Crónicas de la ciudad

El Monte San Antón y la cima de las sorpresas

Cada ascenso al famoso monte de Málaga es una incógnita que suele resolverse en forma de basura variada y pintadas

La cima del Monte San Antón, en septiembre.

La cima del Monte San Antón, en septiembre. / A.V.

Alfonso Vázquez

Alfonso Vázquez

En ‘Málaga milenaria’, un librito de microcuentos relacionados con la Historia de Málaga, publicado recientemente a beneficio exclusivo de la incendiada Librería Proteo -todavía a merced de las pocas luces de una compañía eléctrica y a la espera de Justicia- el autor de estas líneas narraba la improbable escena en la que el ilusionado escalador neozelandés Edmund Hillary alcanzaba en 1953 la cima del Everest para comprobar, horrorizado, que alguien de latitudes sureñas se le había adelantado, pues en todo lo alto ondeaba una lustrosa bandera del C.D. Málaga.

El microcuento en realidad está inspirado en la sorpresa continua que para los amantes del senderismo supone la, muchísimo más modesta, cima del Monte San Antón, en la que nada es imposible.

La sorpresa continua se debe a la falta de escrúpulos de algunos de nuestros congéneres, siempre en el burdo camino de inmortalizar como sea su paso por la vida, en este caso su nada heroico ascenso al San Antón, con un amplio catálogo de actos incívicos.

Detalle de una de las rocas.

Detalle de una de las rocas. / A.V.

Quizás, el más incívico de todos sea el subir armados hasta los dientes con esprays de colores, para pintar las rocas de la cima, un gesto a años luz de los bosques de colores de Agustín Ibarrola, pues donde en este primero hay un propósito artístico, en la tropa de grafiteros zangolotinos que sube a las Tetas de Málaga sólo impera el exhibicionismo más paleto.

De esta manera, llegar a la cima es toparse con las pintadas borricas de siempre, aunque el sol se apiade de los senderistas cívicos y al menos vaya disolviendo de forma pertinaz la gamberrada.

El derroche de color suele recibirlo también la cruz blanca que preside el monte, ligada al jesuita padre José Pablo Tejera, que comenzó instalando en lo alto, en los años 50, una capillita de la Virgen y terminó con esta cruz metálica, que cuando no aparece pintada de negro lo hace con los colores de algún país.

Resulta llamativo ese afán por dejar una huella en todos los sitios, aunque sólo sea la evidencia de que quien holló el San Antón fue un sujeto bastante garrulo y por domesticar.

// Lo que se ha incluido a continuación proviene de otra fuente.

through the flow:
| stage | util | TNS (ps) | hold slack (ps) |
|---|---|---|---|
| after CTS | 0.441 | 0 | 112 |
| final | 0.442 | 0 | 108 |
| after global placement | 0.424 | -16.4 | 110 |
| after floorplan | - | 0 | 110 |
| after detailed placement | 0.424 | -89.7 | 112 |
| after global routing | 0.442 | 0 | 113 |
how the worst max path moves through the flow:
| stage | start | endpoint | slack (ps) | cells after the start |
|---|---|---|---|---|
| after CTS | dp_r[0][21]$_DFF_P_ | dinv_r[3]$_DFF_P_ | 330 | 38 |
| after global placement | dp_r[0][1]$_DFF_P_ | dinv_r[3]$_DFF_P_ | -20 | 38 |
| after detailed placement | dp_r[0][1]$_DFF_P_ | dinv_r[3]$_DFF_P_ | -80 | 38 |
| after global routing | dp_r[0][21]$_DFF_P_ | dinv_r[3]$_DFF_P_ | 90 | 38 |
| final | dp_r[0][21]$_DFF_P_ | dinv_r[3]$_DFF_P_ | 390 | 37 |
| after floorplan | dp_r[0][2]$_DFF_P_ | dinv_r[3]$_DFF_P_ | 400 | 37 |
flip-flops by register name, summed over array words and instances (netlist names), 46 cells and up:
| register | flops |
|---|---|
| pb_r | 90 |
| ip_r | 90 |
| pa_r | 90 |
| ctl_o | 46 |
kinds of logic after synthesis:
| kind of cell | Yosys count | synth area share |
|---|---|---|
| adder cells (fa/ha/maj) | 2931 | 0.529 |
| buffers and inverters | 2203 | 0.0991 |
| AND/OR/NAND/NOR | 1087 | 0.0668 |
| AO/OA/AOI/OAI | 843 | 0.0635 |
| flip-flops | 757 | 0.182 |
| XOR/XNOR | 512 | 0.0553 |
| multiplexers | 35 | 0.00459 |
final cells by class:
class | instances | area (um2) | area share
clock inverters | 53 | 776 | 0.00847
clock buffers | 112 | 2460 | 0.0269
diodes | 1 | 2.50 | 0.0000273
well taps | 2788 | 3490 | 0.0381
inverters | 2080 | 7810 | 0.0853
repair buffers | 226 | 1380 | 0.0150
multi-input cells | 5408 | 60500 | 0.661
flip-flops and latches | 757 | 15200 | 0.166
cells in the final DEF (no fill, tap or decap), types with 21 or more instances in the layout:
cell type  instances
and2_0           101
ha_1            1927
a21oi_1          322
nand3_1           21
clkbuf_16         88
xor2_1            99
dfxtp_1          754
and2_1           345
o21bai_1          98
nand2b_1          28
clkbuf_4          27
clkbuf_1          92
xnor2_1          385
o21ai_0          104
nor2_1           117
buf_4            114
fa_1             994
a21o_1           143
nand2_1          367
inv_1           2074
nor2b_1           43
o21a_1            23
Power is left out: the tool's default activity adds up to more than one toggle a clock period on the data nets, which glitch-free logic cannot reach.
$ cat config.mk
export PLATFORM = sky130hd
export DESIGN_NAME = quad_motor_mixer_core_flat
export DESIGN_NICKNAME = d
export VERILOG_FILES = /design/src/hdl/qmm_pkg.sv /design/src/hdl/qmm_if.sv /design/src/hdl/quad_motor_mixer_core.sv /design/src/flat_wrapper.sv
export SDC_FILE = /design/constraint.sdc
export NUM_CORES = 2
export LEC_CHECK = 0
export BUFFER_PORTS_ARGS = -buffer_cell sky130_fd_sc_hd__buf_2
export CORE_MARGIN = 5
export CORE_UTILIZATION = 40
export CTS_CLUSTER_SIZE = 20
export DETAILED_ROUTE_END_ITERATION = 10
export PLACE_DENSITY_LB_ADDON = 0.12
export SYNTH_ARGS = -nofsm -noshare
export SYNTH_HDL_FRONTEND = slang
export SYNTH_SLANG_ARGS = --single-unit
$ cat constraint.sdc
create_clock -name clk -period 17.95 [get_ports clk]
set_clock_uncertainty 0.2 [all_clocks]
set_input_delay 1.795 -clock clk [delete_from_list [all_inputs] [get_ports clk]]
set_output_delay 1.795 -clock clk [all_outputs]
set_load 0.005 [all_outputs]
$ cat src/hdl/qmm_pkg.sv
// qmm_pkg: shared types and constants of the quad motor mixer
package qmm_pkg;

  localparam int KIND_W  = 2;
  localparam int VALUE_W = 16;
  localparam int CMD_W   = 12;
  localparam int GEOM_W  = 64;
  localparam int CFG_W   = 64;
  localparam int IDX_W   = 3;
  localparam int MOTORS  = 4;
  localparam int AXES    = 4;
  localparam int DIGIT_W = 4;
  localparam int FRAC_W  = 24;
  localparam int SUM_W   = 34;
  localparam int PROD_W  = 48;
  localparam int PP_W    = SUM_W + DIGIT_W + 1;
  localparam int SPAN_W  = CMD_W + 1;
  localparam int VAL_W   = PROD_W + 2;

  localparam logic [KIND_W-1:0] KIND_ROLL   = 2'd0;
  localparam logic [KIND_W-1:0] KIND_PITCH  = 2'd1;
  localparam logic [KIND_W-1:0] KIND_YAW    = 2'd2;
  localparam logic [KIND_W-1:0] KIND_THRUST = 2'd3;

  localparam logic [IDX_W-1:0] REG_GEOM_ROW0     = 3'd0;
  localparam logic [IDX_W-1:0] REG_GEOM_ROW1     = 3'd1;
  localparam logic [IDX_W-1:0] REG_GEOM_ROW2     = 3'd2;
  localparam logic [IDX_W-1:0] REG_GEOM_ROW3     = 3'd3;
  localparam logic [IDX_W-1:0] REG_ESC_MAX       = 3'd4;
  localparam logic [IDX_W-1:0] REG_ESC_MIN_ARMED = 3'd5;
  localparam logic [IDX_W-1:0] REG_ESC_MIN       = 3'd6;
  localparam logic [IDX_W-1:0] REG_ARMED         = 3'd7;

  localparam logic [CMD_W-1:0] ESC_MAX_RST       = 12'd2000;
  localparam logic [CMD_W-1:0] ESC_MIN_ARMED_RST = 12'd1150;
  localparam logic [CMD_W-1:0] ESC_MIN_RST       = 12'd1000;

  typedef enum logic [2:0] {
    ST_IDLE,
    ST_MAC,
    ST_ACC,
    ST_SCALE,
    ST_CLAMP
  } state_t;

endpackage

$ cat src/hdl/qmm_if.sv
// qmm_if: valid/ready channels for axis items and motor command results
interface qmm_item_if;
  logic                                valid;
  logic                                ready;
  logic        [qmm_pkg::KIND_W-1:0]   kind;
  logic signed [qmm_pkg::VALUE_W-1:0]  value;

  modport source (output valid, output kind, output value, input ready);
  modport sink   (input valid, input kind, input value, output ready);
endinterface

interface qmm_result_if;
  logic                        valid;
  logic                        ready;
  logic [qmm_pkg::CMD_W-1:0]   cmd_motor0;
  logic [qmm_pkg::CMD_W-1:0]   cmd_motor1;
  logic [qmm_pkg::CMD_W-1:0]   cmd_motor2;
  logic [qmm_pkg::CMD_W-1:0]   cmd_motor3;
  logic                        armed_flag;

  modport source (output valid, output cmd_motor0, output cmd_motor1, output cmd_motor2,
                  output cmd_motor3, output armed_flag, input ready);
  modport sink   (input valid, input cmd_motor0, input cmd_motor1, input cmd_motor2,
                  input cmd_motor3, input armed_flag, output ready);
endinterface

$ cat src/hdl/quad_motor_mixer_core.sv
// quad_motor_mixer_core: four-lane digit-serial motor mixer with config registers
// steps: a pitch beat passes through mac, acc, scale and clamp before its result is
//   registered; four-bit digits of the multiplier shift through one register
// throughput: a pitch beat holds off all beats until clamp ends; roll, yaw and thrust beats
//   one per cycle while idle; the output register lets a beat in while a result waits
// reset: config registers take their defaults, latched axes clear, no clearing pass
module quad_motor_mixer_core (
  input  logic                            clk,
  input  logic                            rst,
  input  logic                            cfg_we,
  input  logic [qmm_pkg::IDX_W-1:0]       cfg_index,
  input  logic [qmm_pkg::CFG_W-1:0]       cfg_data,
  qmm_item_if.sink                        item,
  qmm_result_if.source                    result
);

  qmm_pkg::state_t state, state_next;

  logic [qmm_pkg::GEOM_W-1:0]         geom [qmm_pkg::MOTORS];
  logic [qmm_pkg::CMD_W-1:0]          esc_max;
  logic [qmm_pkg::CMD_W-1:0]          esc_min_armed;
  logic [qmm_pkg::CMD_W-1:0]          esc_min;
  logic                               armed;

  logic signed [qmm_pkg::VALUE_W-1:0] axis_values [qmm_pkg::AXES];

  logic [1:0]                         axis_cnt;
  logic [1:0]                         dig_cnt;
  logic [qmm_pkg::VALUE_W-1:0]        bsr;

  logic signed [qmm_pkg::SUM_W-1:0]   sum  [qmm_pkg::MOTORS];
  logic signed [qmm_pkg::PROD_W-1:0]  p    [qmm_pkg::MOTORS];
  logic signed [qmm_pkg::PP_W-1:0]    pp   [qmm_pkg::MOTORS];
  logic [qmm_pkg::CMD_W-1:0]          clamp_cmd [qmm_pkg::MOTORS];

  logic                               ovalid;
  logic [qmm_pkg::CMD_W-1:0]          ocmd [qmm_pkg::MOTORS];
  logic                               oarmed;

  logic                               in_fire;
  logic                               load_out;
  logic                               last_dig;
  logic signed [qmm_pkg::DIGIT_W:0]   digit;
  logic signed [qmm_pkg::SPAN_W-1:0]  span;

  assign in_fire  = item.valid && item.ready;
  assign last_dig = (dig_cnt == 2'd3);
  assign digit    = (dig_cnt == 2'd0) ? {bsr[15], bsr[15:12]} : {1'b0, bsr[15:12]};
  assign span     = $signed({1'b0, esc_max}) - $signed({1'b0, esc_min_armed});

  // next state
  always_comb begin
    state_next = state;
    case (state)
      qmm_pkg::ST_IDLE: begin
        if (in_fire && item.kind == qmm_pkg::KIND_PITCH) state_next = qmm_pkg::ST_MAC;
      end
      qmm_pkg::ST_MAC: begin
        if (last_dig && axis_cnt == 2'd3) state_next = qmm_pkg::ST_ACC;
      end
      qmm_pkg::ST_ACC:   state_next = qmm_pkg::ST_SCALE;
      qmm_pkg::ST_SCALE: begin
        if (last_dig) state_next = qmm_pkg::ST_CLAMP;
      end
      qmm_pkg::ST_CLAMP: begin
        if (load_out) state_next = qmm_pkg::ST_IDLE;
      end
      default: state_next = qmm_pkg::ST_IDLE;
    endcase
  end

  // control outputs
  always_comb begin
    item.ready = 1'b0;
    load_out   = 1'b0;
    case (state)
      qmm_pkg::ST_IDLE:  item.ready = !rst;
      qmm_pkg::ST_CLAMP: load_out = !ovalid || result.ready;
      default: begin
        item.ready = 1'b0;
        load_out   = 1'b0;
      end
    endcase
  end

  // one narrow multiplier per motor lane
  for (genvar m = 0; m < qmm_pkg::MOTORS; m++) begin : g_lane
    logic signed [qmm_pkg::SUM_W-1:0] a_op;
    logic [qmm_pkg::VALUE_W-1:0]      coef;
    logic signed [qmm_pkg::VAL_W-1:0] val;
    logic signed [qmm_pkg::VAL_W-1:0] lo;
    logic signed [qmm_pkg::VAL_W-1:0] hi;

    assign coef = geom[m][{axis_cnt, 4'b0000} +: qmm_pkg::VALUE_W];
    assign a_op = (state == qmm_pkg::ST_SCALE) ? sum[m]
                : {{(qmm_pkg::SUM_W - qmm_pkg::VALUE_W){coef[15]}}, coef};
    assign pp[m] = a_op * digit;

    assign lo  = $signed({{(qmm_pkg::VAL_W - qmm_pkg::CMD_W - qmm_pkg::FRAC_W){1'b0}},
                          esc_min_armed, {qmm_pkg::FRAC_W{1'b0}}});
    assign hi  = $signed({{(qmm_pkg::VAL_W - qmm_pkg::CMD_W - qmm_pkg::FRAC_W){1'b0}},
                          esc_max, {qmm_pkg::FRAC_W{1'b0}}});
    assign val = {{2{p[m][qmm_pkg::PROD_W-1]}}, p[m]} + lo;

    always_comb begin
      if (!armed) begin
        clamp_cmd[m] = esc_min;
      end else if (val > hi) begin
        clamp_cmd[m] = esc_max;
      end else if (p[m][qmm_pkg::PROD_W-1]) begin
        clamp_cmd[m] = esc_min_armed;
      end else begin
        clamp_cmd[m] = val[qmm_pkg::FRAC_W +: qmm_pkg::CMD_W];
      end
    end

    always_ff @(posedge clk) begin
      if (state == qmm_pkg::ST_MAC || state == qmm_pkg::ST_SCALE) begin
        if (dig_cnt == 2'd0) begin
          p[m] <= {{(qmm_pkg::PROD_W - qmm_pkg::PP_W){pp[m][qmm_pkg::PP_W-1]}}, pp[m]};
        end else begin
          p[m] <= (p[m] <<< qmm_pkg::DIGIT_W)
                + {{(qmm_pkg::PROD_W - qmm_pkg::PP_W){pp[m][qmm_pkg::PP_W-1]}}, pp[m]};
        end
      end
      if (state == qmm_pkg::ST_MAC && dig_cnt == 2'd0) begin
        if (axis_cnt == 2'd0) begin
          sum[m] <= '0;
        end else begin
          sum[m] <= sum[m] + p[m][qmm_pkg::SUM_W-1:0];
        end
      end else if (state == qmm_pkg::ST_ACC) begin
        sum[m] <= sum[m] + p[m][qmm_pkg::SUM_W-1:0];
      end
    end
  end

  always_ff @(posedge clk) begin
    if (rst) begin
      state         <= qmm_pkg::ST_IDLE;
      axis_cnt      <= '0;
      dig_cnt       <= '0;
      ovalid        <= 1'b0;
      esc_max       <= qmm_pkg::ESC_MAX_RST;
      esc_min_armed <= qmm_pkg::ESC_MIN_ARMED_RST;
      esc_min       <= qmm_pkg::ESC_MIN_RST;
      armed         <= 1'b0;
      for (int i = 0; i < qmm_pkg::MOTORS; i++) geom[i] <= '0;
      for (int i = 0; i < qmm_pkg::AXES; i++) axis_values[i] <= '0;
    end else begin
      state <= state_next;

      if (cfg_we) begin
        case (cfg_index)
          qmm_pkg::REG_GEOM_ROW0:     geom[0] <= cfg_data;
          qmm_pkg::REG_GEOM_ROW1:     geom[1] <= cfg_data;
          qmm_pkg::REG_GEOM_ROW2:     geom[2] <= cfg_data;
          qmm_pkg::REG_GEOM_ROW3:     geom[3] <= cfg_data;
          qmm_pkg::REG_ESC_MAX:       esc_max <= cfg_data[qmm_pkg::CMD_W-1:0];
          qmm_pkg::REG_ESC_MIN_ARMED: esc_min_armed <= cfg_data[qmm_pkg::CMD_W-1:0];
          qmm_pkg::REG_ESC_MIN:       esc_min <= cfg_data[qmm_pkg::CMD_W-1:0];
          qmm_pkg::REG_ARMED:         armed <= cfg_data[0];
          default: ;
        endcase
      end

      if (in_fire) axis_values[item.kind] <= item.value;

      if (state == qmm_pkg::ST_MAC || state == qmm_pkg::ST_SCALE) begin
        dig_cnt <= dig_cnt + 2'd1;
        if (state == qmm_pkg::ST_MAC && last_dig) axis_cnt <= axis_cnt + 2'd1;
      end else begin
        dig_cnt  <= '0;
        axis_cnt <= '0;
      end

      if (load_out) begin
        ovalid <= 1'b1;
      end else if (result.ready) begin
        ovalid <= 1'b0;
      end
    end
  end

  // multiplier digit shift register, top digit first
  always_ff @(posedge clk) begin
    if (in_fire) begin
      bsr <= axis_values[0];
    end else if (state == qmm_pkg::ST_MAC && last_dig) begin
      bsr <= axis_values[axis_cnt + 2'd1];
    end else if (state == qmm_pkg::ST_ACC) begin
      bsr <= {{(qmm_pkg::VALUE_W - qmm_pkg::SPAN_W){span[qmm_pkg::SPAN_W-1]}}, span};
    end else begin
      bsr <= bsr << qmm_pkg::DIGIT_W;
    end
  end

  // result register
  always_ff @(posedge clk) begin
    if (load_out) begin
      for (int i = 0; i < qmm_pkg::MOTORS; i++) ocmd[i] <= clamp_cmd[i];
      oarmed <= armed;
    end
  end

  assign result.valid      = ovalid;
  assign result.cmd_motor0 = ocmd[0];
  assign result.cmd_motor1 = ocmd[1];
  assign result.cmd_motor2 = ocmd[2];
  assign result.cmd_motor3 = ocmd[3];
  assign result.armed_flag = oarmed;

endmodule

$ cat src/flat_wrapper.sv
// flat-port wrapper written by rule: the top's interface ports become plain ports
module quad_motor_mixer_core_flat 
  (clk, rst, cfg_we, cfg_index, cfg_data, item_valid, item_kind, item_value, item_ready, result_valid, result_cmd_motor0, result_cmd_motor1, result_cmd_motor2, result_cmd_motor3, result_armed_flag, result_ready);
  qmm_item_if item_i ();
  qmm_result_if result_i ();
  input  logic clk;
  input  logic rst;
  input  logic cfg_we;
  input  logic [qmm_pkg::IDX_W-1:0] cfg_index;
  input  logic [qmm_pkg::CFG_W-1:0] cfg_data;
  input wire logic [$bits(item_i.valid)-1:0] item_valid;
  input wire logic [$bits(item_i.kind)-1:0] item_kind;
  input wire logic [$bits(item_i.value)-1:0] item_value;
  output wire logic [$bits(item_i.ready)-1:0] item_ready;
  output wire logic [$bits(result_i.valid)-1:0] result_valid;
  output wire logic [$bits(result_i.cmd_motor0)-1:0] result_cmd_motor0;
  output wire logic [$bits(result_i.cmd_motor1)-1:0] result_cmd_motor1;
  output wire logic [$bits(result_i.cmd_motor2)-1:0] result_cmd_motor2;
  output wire logic [$bits(result_i.cmd_motor3)-1:0] result_cmd_motor3;
  output wire logic [$bits(result_i.armed_flag)-1:0] result_armed_flag;
  input wire logic [$bits(result_i.ready)-1:0] result_ready;
  assign item_i.valid = item_valid;
  assign item_i.kind = item_kind;
  assign item_i.value = item_value;
  assign item_ready = item_i.ready;
  assign result_valid = result_i.valid;
  assign result_cmd_motor0 = result_i.cmd_motor0;
  assign result_cmd_motor1 = result_i.cmd_motor1;
  assign result_cmd_motor2 = result_i.cmd_motor2;
  assign result_cmd_motor3 = result_i.cmd_motor3;
  assign result_armed_flag = result_i.armed_flag;
  assign result_i.ready = result_ready;
  quad_motor_mixer_core u_core (.clk(clk), .rst(rst), .cfg_we(cfg_we), .cfg_index(cfg_index), .cfg_data(cfg_data), .item(item_i), .result(result_i));
endmodule
## Yosys cells after proc, flatten, opt, wreduce, memory -nomap -nowiden

Memory sizes are Yosys's and may differ from the RTL's.
Index checks and enable logic that the tools add are counted.

- Mux-type cells: 86
- Multipliers: 4
- Bitwise logic cells: 17
- Shift operators: 4
- Reduce and logical (&&, ||, !) cells: 21
- $lt $le $gt $ge: 4
- Divide/modulo/power cells: 0
- Add/sub/neg operators: 15
- Eq/ne operators: 18

Operator list:

| operator | number |
|---|---|
| two-way mux 34 bit | 12 |
| two-way mux 64 bit | 4 |
| indexed part select 64 x 7 -> 16 bit | 4 |
| > comparator 50 x 37 -> 1 bit | 4 |
| adder 48 x 37 -> 49 bit | 4 |
| adder 48 bit | 4 |
| two-way mux 48 bit | 4 |
| multiplier 34 x 5 -> 39 bit | 4 |
| two-way mux 12 bit | 12 |
| adder 34 bit | 4 |
| two-way mux 16 bit | 4 |
| two-way mux 1 bit | 43 |
| OR 1 bit | 16 |
| OR reduction 16 bit | 1 |
| equality test 3 bit, second input constant | 5 |
| case mux 3 bit (5 select lines) | 1 |
| subtractor 12 x 12 -> 13 bit | 1 |
| equality test 3 x 2 -> 1 bit, second input constant | 4 |
| two-way mux 3 bit | 4 |
| != test 2 x 1 -> 1 bit, second input constant | 4 |
| AND reduction 2 bit | 4 |
| equality test 3 x 1 -> 1 bit, second input constant | 2 |
| zero test 3 bit | 2 |
| logical AND 1 bit | 5 |
| 12 further kinds | 17 |

- Bits in read-only memories: 0
- Output and inout bits: 51
- Memory bits (writable): 696
- Memories kept: 5
- Input bits: 90
- Bits in latches: 0
- Word-level logic and storage cells: 184
- Register bits after elaboration: 62

Memories:

| name | depth | bits a word | read ports | clocked after Yosys merged registers in | write ports | line | source |
|---|---|---|---|---|---|---|---|
| u_core.geom | 4 | 64 | 4 | 0 | 4 | quad_motor_mixer_core.sv:19 | `logic [qmm_pkg::GEOM_W-1:0] geom [qmm_pkg::MOTORS];` |
| u_core.p | 4 | 48 | 4 | 0 | 4 | quad_motor_mixer_core.sv:32 | `logic signed [qmm_pkg::PROD_W-1:0] p [qmm_pkg::MOTORS];` |
| u_core.sum | 4 | 34 | 4 | 0 | 4 | quad_motor_mixer_core.sv:31 | `logic signed [qmm_pkg::SUM_W-1:0] sum [qmm_pkg::MOTORS];` |
| u_core.axis_values | 4 | 16 | 2 | 0 | 4 | quad_motor_mixer_core.sv:25 | `logic signed [qmm_pkg::VALUE_W-1:0] axis_values [qmm_pkg::AXES];` |
| u_core.ocmd | 4 | 12 | 4 | 0 | 4 | quad_motor_mixer_core.sv:37 | `logic [qmm_pkg::CMD_W-1:0] ocmd [qmm_pkg::MOTORS];` |

## Logic depth before layout (Yosys ltp)

- Depth in word-level cells: 8
- Gate-level depth with buffers: 41
- Mapped depth without buffers: 36

## Worst setup path after synthesis

Ideal clock, no wire load.

- Kind: register to register
- Start: register u_core.state[2]
- End: memory u_core.p[3][45] in the netlist's numbering, data pin
- Arrival: 13.046 ns
- Clock period less this slack: 13.514 ns
- Data required time: 17.482 ns
- Library setup time: 0.268 ns
- Stages on the path, launching flop included: 38
- Path slack: 4.436 ns
- Buffers on the path: 4
- Cells stage by stage: dfxtp_1 -> clkbuf_1 -> nand2b_1 -> inv_1 -> and2_1 -> clkbuf_1 -> clkbuf_1 -> clkbuf_1 -> mux2i_1 -> nor2b_1 -> fa_1 -> inv_1 -> fa_1 -> fa_1 -> inv_1 -> ha_1 -> a211oi_1 -> o211ai_1 -> [... 2 more ...] -> o21ai_0 -> nand3_1 -> o211ai_1 -> o41ai_1 -> o21ai_0 -> xnor2_1 -> ha_1 -> a21oi_1 -> nor2b_1 -> o21ai_0 -> nand2b_1 -> a21o_1 -> a21o_1 -> a21o_1 -> a21o_1 -> or3b_2 -> nand4_1 -> o21ai_0

RTL lines:

| what | line | source |
|---|---|---|
| from (decl) | quad_motor_mixer_core.sv:17 | `qmm_pkg::state_t state, state_next;` |
| from (signal assigned) | quad_motor_mixer_core.sv:140 | `state <= qmm_pkg::ST_IDLE;` |
| from (signal assigned) | quad_motor_mixer_core.sv:151 | `state <= state_next;` |
| to (decl) | quad_motor_mixer_core.sv:32 |  |

==> impl_metrics.csv <==
group,metric,value,unit
outcome,outcome,"completed",
clocking,postCtsSetupRepairBufs,0,
detailed_routing,antenna_left,0,
synth,ys_seq_area_share,29.3,%
detailed_routing,vias,58100,
cells_and_area,nFillCells,18300,
power_and_ir_drop,leakage,35.6,nW
clocking,clk-insertion-delay-late,770,ps
critical_path,worstPathArrival,11720,ps
critical_path,cp_slowest_cell,"and2_4",
critical_path,criticalPathCategory,"reg -> reg",
power_and_ir_drop,irDropWorstVdd,75.3,uV
cells_and_area,final_cells,10500,
synth,netlist_area,75500,um2
synth,synth_xor_area_share,5.30,%
detailed_routing,drtIter0Drc,4196,
detailed_routing,drc,0,
timing,final_hold_viol_count,0,
synth,async_flop_share,0,%
detailed_routing,via_per_inst,5.52,
synth,muxShareOfSynthArea,4.38,%
global_routing,grt_pass1_vias,57200,
critical_path,end_kind,"flip-flop",
synth,synth_top_family_by_area,"adder cells",
global_routing,grt_usage,22.3,%
timing,rsz0062_at_grt,"no",
global_routing,antenna_found_initial,18,
timing,fin_crit_sh,63.9,%
critical_path,required,18200,ps
synth,ys_types,103,
synth,synth-edff-count,697,
synth,postSynthAreaPerCell,9.56,um2
clocking,cts_buffers,96,
floorplanning,core.rowCount,159,
critical_path,crit_fanout,97,
critical_path,cp_common_cell,"a21oi_1",
critical_path,cpPeakStageDelay,780,ps
detailed_routing,routedWlPerCell,21.5,um
cells_and_area,layout_common_cells,"819 x inv_1, 716 x ha_1, 697 x edfxtp_1, 566 x nor2b_1, 537 x a21oi_1",
global_routing,grt_first_pass_wirelength,346,mm
floorplanning,die_w,444,um
timing,tightestPinTransition,1200,ps
floorplanning,die-area,198000,um2
cells_and_area,fin_nets,9176,
placement,gp_congestion,0.898,
clocking,cts_hold_buf,0,
timing,final.setup.worst_slack,6470,ps
synth,synth_warnings,0,
cells_and_area,layout_commonest_cell,"inv_1",
synth,synth_compound_area_share,14.6,%
timing,final.min_clock_period,11480,ps
synth,syn_inst,7899,
power_and_ir_drop,power_density,134,nW/um2
cells_and_area,drive_above_1_share,6.94,%
detailed_routing,drt_wl_total,226,mm
floorplanning,die_h,444,um
clocking,clk_path_buf_depth,3,
floorplanning,io_pins,141,
clocking,cts_resized,0,
floorplanning,core_area,188000,um2
flow_run,cap_violations,0,
min_path,hold_path_class,"reg -> reg",
synth,ys_ff_latch,758,
critical_path,cp-start-kind,"flip-flop",
placement,portBuffers,140,
synth,synth_fa_ha_area_share,23.2,%
timing,setup_viol,0,
detailed_routing,first_pass_iters,5,
timing,slew_headroom,20.0,%
global_routing,overflow,0,
synth,synth_nets,9134,
clocking,cts_htree_levels,3,
clocking,cts_tree,"done",
placement,place_ws,6590,ps
timing,max_freq,87.1,MHz
synth,synthSimpleGateAreaFrac,17.8,%
clocking,clock-sinks,758,
clocking,cts_root_buffer,"clkbuf_16",
placement,dp.cells,10300,
placement,dp_hpwl,171,mm
floorplanning,start_util,40.2,%
timing,setup_tns,0,ps
cells_and_area,area_growth,9.11,%
global_routing,grt_max_degree,105,
timing,slew_violations,0,
synth,synth_ff_type,"edfxtp_1",
clocking,clk_pin_slew,60,ps
[cells by family (layout without fill, tap and decap cells)]
kind of cell    count (synthesis)  count (layout)
simple gates                 2509            2509
compound gates               1723            1723
fa+ha+maj                    1145            1145
buf+inv                      1079            1201
flops                         758             758
xor+xnor                      457             457
mux                           228             228
other cells                     0               4
[critical path, delay by kind of cell, from the launching register on]
kind / cells / cell delay (ps)
AO/OA/AOI/OAI: 15 / 3980
adder cells (fa/ha/maj): 5 / 2160
AND/OR/NAND/NOR: 5 / 2130
buffers and inverters: 5 / 1470
multiplexers: 1 / 440
XOR/XNOR: 2 / 240
flip-flops: 1 / 410
[worst paths after layout]
kind              cells after the start         startpoint  slack, ps                end
hold / removal                        1  u_core.dig_cnt[0]        250  u_core.dig_cnt[0]
hold reg to reg                       1  u_core.dig_cnt[0]        250  u_core.dig_cnt[0]
setup reg to reg                     33    u_core.state[2]       6470    u_core.p[2][47]
setup / recovery                     33    u_core.state[2]       6470    u_core.p[2][47]
[through the flow]
stage | hold WS (ps) | area [um2] | utilization, % | total power, mW
2_1_floorplan | 217 | 75500 | - | 7.42
3_3_place_gp | 232 | 79000 | 42.1 | 8.84
3_5_place_dp | 248 | 79000 | 42.1 | 8.88
4_1_cts | 255 | 82400 | 43.9 | 11.1
5_1_grt | 265 | 82400 | 43.9 | 12.0
6_report | 252 | 82400 | 43.9 | 11.0
[flip-flops by register name, indices dropped and copies added (netlist names)]
register	flops
u_core.axis_cnt	2
u_core.geom	256
u_core.state	3
u_core.sum	136
u_core.p	192
u_core.axis_values	64
u_core.armed	1
u_core.esc_max	12
u_core.result.valid	1
u_core.dig_cnt	2
u_core.esc_min_armed	12
u_core.ocmd	48
u_core.esc_min	12
u_core.bsr	16
u_core.result.armed_flag	1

En este sentido, cuando los grafiteros regresan a sus simbólicas ramas de los arboles, la 'carrera de relevos' continúa con los presuntos montañeros que dejan la cima como un estercolero. Raro es el día en el que en lo alto no prosperan las botellas, las bolsas de plástico y el papel de aluminio.

Ahora que se critica tanto la ganadería extensiva, el ganado dejado a su aire en estos andurriales tampoco es garantía de carne saludable.